## EXERCISE PROMPT
Every line of the data below needs to be reproduced exactly.

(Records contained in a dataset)

**********

**config.mk**
```make
export PLATFORM = sky130hd
export DESIGN_NAME = pd_hold_unit
export DESIGN_NICKNAME = d
export VERILOG_FILES = /design/src/rtl/pd_hold_unit.sv
export SDC_FILE = /design/constraint.sdc
export NUM_CORES = 1
export LEC_CHECK = 0
export BUFFER_PORTS_ARGS = -buffer_cell sky130_fd_sc_hd__buf_2
export CORE_UTILIZATION = 31
export CTS_CLUSTER_DIAMETER = 30
export CTS_CLUSTER_SIZE = 12
export DETAILED_ROUTE_END_ITERATION = 10
export GPL_TIMING_DRIVEN = 0
export PLACE_DENSITY = 0.62
export SLEW_MARGIN = 20
export SYNTH_ARGS = -nofsm -noshare
export SYNTH_HDL_FRONTEND = slang
export SYNTH_SLANG_ARGS = --single-unit
export TNS_END_PERCENT = 30
```
**constraint.sdc**
```tcl
create_clock -name clk -period 1.7 [get_ports clk]
set_input_delay 0.255 -clock clk [delete_from_list [all_inputs] [get_ports clk]]
set_output_delay 0.255 -clock clk [all_outputs]
set_load 0.03 [all_outputs]
```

**********

## ANSWER TO THE PROBLEM
**config.mk**
```make
export PLATFORM = sky130hd
export DESIGN_NAME = pd_hold_unit
export DESIGN_NICKNAME = d
export VERILOG_FILES = /design/src/rtl/pd_hold_unit.sv
export SDC_FILE = /design/constraint.sdc
export NUM_CORES = 1
export LEC_CHECK = 0
export BUFFER_PORTS_ARGS = -buffer_cell sky130_fd_sc_hd__buf_2
export CORE_UTILIZATION = 31
export CTS_CLUSTER_DIAMETER = 30
export CTS_CLUSTER_SIZE = 12
export DETAILED_ROUTE_END_ITERATION = 10
export GPL_TIMING_DRIVEN = 0
export PLACE_DENSITY = 0.62
export SLEW_MARGIN = 20
export SYNTH_ARGS = -nofsm -noshare
export SYNTH_HDL_FRONTEND = slang
export SYNTH_SLANG_ARGS = --single-unit
export TNS_END_PERCENT = 30
```
**constraint.sdc**
```tcl
create_clock -name clk -period 1.7 [get_ports clk]
set_input_delay 0.255 -clock clk [delete_from_list [all_inputs] [get_ports clk]]
set_output_delay 0.255 -clock clk [all_outputs]
set_load 0.03 [all_outputs]
```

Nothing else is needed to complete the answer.